Pues, en efecto, varios de los libros en los que Domínguez Ortiz investigara la sociedad española de los Austrias mayores y menores tuvieron como núcleo central la reconstrucción de las vicisitudes que jalonaron la biografía de la que fuera por entonces la urbe más cosmopolita y económicamente pujante del mundo occidental. Justamente cuando comenzaran a atisbarse los inicios del lento declive de su esplendor sobrevino la inmensa calamidad de la peste negra que abatiose sobre el Mediodía, con secuelas más intensas en Andalucía que en ningún otro lugar. Málaga abrió con espectacularidad este tracto dramático de la historia nacional al perder cerca de 50.000 habitantes, con una marcha luctuosa e imparable que en la primavera de 1649 alcanzó sin escapatoria alguna a la ciudad del Betis. Ello respondió, en ancha escala, a la desidia de sus autoridades edilicias en adoptar unas mínimas medidas de prevención, sobre todo, una vez conocidas las fatales incidencias malagueñas. Conforme a un modelo que reproducía en sus extremos esenciales las reacciones populares del bajomedievo y del Quinientos, las causas del magno fenómeno se atribuyeron ahora ya no a una inexistente población semita, sino a la de otro cuerpo «extraño» como la minoría gitana. Traspasado el Guadalquivir desde Triana, aquella se adentró a velas desplegadas en el vecindario de la gigantesca urbe con un saldo aterrador de muertes.

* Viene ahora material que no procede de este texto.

[config.mk]
export PLATFORM = sky130hd
export DESIGN_NAME = byte_word_packer
export DESIGN_NICKNAME = d
export VERILOG_FILES = /design/src/rtl/byte_word_packer.sv
export SDC_FILE = /design/constraint.sdc
export NUM_CORES = 1
export LEC_CHECK = 0
export BUFFER_PORTS_ARGS = -buffer_cell sky130_fd_sc_hd__buf_4
export CORE_ASPECT_RATIO = 0.9
export CORE_MARGIN = 5
export CORE_UTILIZATION = 54
export DETAILED_ROUTE_END_ITERATION = 8
export HOLD_SLACK_MARGIN = 0.06
export PLACE_DENSITY_LB_ADDON = 0.08
export REMOVE_ABC_BUFFERS = 1
export SYNTH_ARGS = -nofsm -noshare
export SYNTH_HDL_FRONTEND = slang
export SYNTH_SLANG_ARGS = --single-unit
[constraint.sdc]
create_clock -name clk -period 2.7 [get_ports clk]
set_input_delay 0.135 -clock clk [delete_from_list [all_inputs] [get_ports clk]]
set_output_delay 0.135 -clock clk [all_outputs]
set_load 0.05 [all_outputs]
[src/rtl/byte_word_packer.sv]
// Packs valid bytes into 32-bit little-endian words and buffers them in a first-word-fall-through FIFO.
// Optional macro PACKER_PARITY_EN adds out_parity, a per-lane parity nibble carried with each word.
module byte_word_packer #(
    parameter int DEPTH = 4
) (
    input  logic                     clk,
    input  logic                     rst_n,
    input  logic [7:0]               in_data,
    input  logic                     in_valid,
    input  logic                     flush,
    output logic [31:0]              out_data,
    output logic                     out_valid,
    input  logic                     out_ready,
    output logic [$clog2(DEPTH):0]   out_count,
`ifdef PACKER_PARITY_EN
    output logic [3:0]               out_parity,
`endif
    output logic                     overflow
);

    localparam int PTR_W = $clog2(DEPTH);
    localparam int CNT_W = PTR_W + 1;

    logic [1:0]       bc_q, bc_d;
    logic [23:0]      asm_q, asm_d;
    logic [PTR_W-1:0] wr_ptr_q, wr_ptr_d;
    logic [PTR_W-1:0] rd_ptr_q, rd_ptr_d;
    logic [CNT_W-1:0] count_q, count_d;
    logic             overflow_q, overflow_d;
    logic [31:0]      last_q, last_d;
    logic [31:0]      mem_q [DEPTH];

    logic [31:0]      word_cap;
    logic             push;
    logic             pop;
    logic             wr_en;
    logic             not_empty;
    logic             full;

`ifdef PACKER_PARITY_EN
    logic [3:0]       par_mem_q [DEPTH];
    logic [3:0]       word_par;
`endif

    assign not_empty = (count_q != '0);
    assign full      = (count_q == CNT_W'(DEPTH));

    always_comb begin
        word_cap = {8'h00, asm_q};
        if (in_valid) begin
            word_cap[{bc_q, 3'b000} +: 8] = in_data;
        end

        // A lone flush with no bytes collected has nothing to emit.
        push  = (in_valid && (bc_q == 2'd3)) || (flush && (in_valid || (bc_q != 2'd0)));
        pop   = not_empty && out_ready;
        wr_en = push && (!full || pop);

        asm_d = push ? 24'h0 : word_cap[23:0];
        bc_d  = bc_q;
        if (push) begin
            bc_d = 2'd0;
        end else if (in_valid) begin
            bc_d = bc_q + 2'd1;
        end

        wr_ptr_d = wr_en ? (wr_ptr_q + PTR_W'(1)) : wr_ptr_q;
        rd_ptr_d = pop   ? (rd_ptr_q + PTR_W'(1)) : rd_ptr_q;

        count_d = count_q;
        case ({wr_en, pop})
            2'b10:   count_d = count_q + CNT_W'(1);
            2'b01:   count_d = count_q - CNT_W'(1);
            default: count_d = count_q;
        endcase

        overflow_d = overflow_q | (push & ~wr_en);
        last_d     = pop ? mem_q[rd_ptr_q] : last_q;
    end

    always_ff @(posedge clk or negedge rst_n) begin
        if (!rst_n) begin
            bc_q       <= 2'd0;
            asm_q      <= 24'h0;
            wr_ptr_q   <= '0;
            rd_ptr_q   <= '0;
            count_q    <= '0;
            overflow_q <= 1'b0;
            last_q     <= 32'h0;
        end else begin
            bc_q       <= bc_d;
            asm_q      <= asm_d;
            wr_ptr_q   <= wr_ptr_d;
            rd_ptr_q   <= rd_ptr_d;
            count_q    <= count_d;
            overflow_q <= overflow_d;
            last_q     <= last_d;
        end
    end

    // Storage needs no reset: count_q gates every read of it.
    always_ff @(posedge clk) begin
        if (wr_en) begin
            mem_q[wr_ptr_q] <= word_cap;
        end
    end

    // When empty, out_data keeps showing the most recently popped word.
    assign out_data  = not_empty ? mem_q[rd_ptr_q] : last_q;
    assign out_valid = not_empty;
    assign out_count = count_q;
    assign overflow  = overflow_q;

`ifdef PACKER_PARITY_EN
    assign word_par = {^word_cap[31:24], ^word_cap[23:16], ^word_cap[15:8], ^word_cap[7:0]};

    always_ff @(posedge clk) begin
        if (wr_en) begin
            par_mem_q[wr_ptr_q] <= word_par;
        end
    end

    assign out_parity = not_empty ? par_mem_q[rd_ptr_q] : 4'h0;
`endif

endmodule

Al margen de ello, es innegable que la hecatombe abrió una nueva etapa en la vida de la metrópoli hispalense. El detallado análisis de la etiología de esta ruptura en el itinerario de la capital andaluza ocupó algunas de las horas más luminosas de la trayectoria profesional de Domínguez Ortiz, facilitando reflexiones de hondo calado acerca de la vivencia de la muerte por parte de innumerables generaciones de la España del Antiguo Régimen. En general, aquella fue más natural que en la contemporaneidad, viendo en ella el término obligado de la existencia humana. La mayor serenidad ante el fin del ciclo vital se mostraba de igual modo como un poderoso elemento en la aceptación comedida de la muerte en una sociedad eminentemente sacral, en la que la religión implicaba el valor supremo.

La Historia es la ciencia del pasado, de un ayer imperativamente colocado al servicio del presente. El actual, el de la inauguración de la primavera del 2020, se encuentra atravesado en España por circunstancias angustiosas. Siempre fue así. Cualquier presente de un pretérito lejano o próximo estuvo veteado cuando no inundado de lances y desafíos amedrentadores; empero, todos dieron finalmente vado a coyunturas más halagüeñas y esperanzadoras. Ahora, y sin ningún género de dudas, será así también. Si el formidable envite contribuye a una mayor densidad del acervo tanático para el progreso de la ciencia e igualmente de la conciencia social e histórica, el balance de la sobrecogedora crisis hodierna no será tal vez del todo negativo.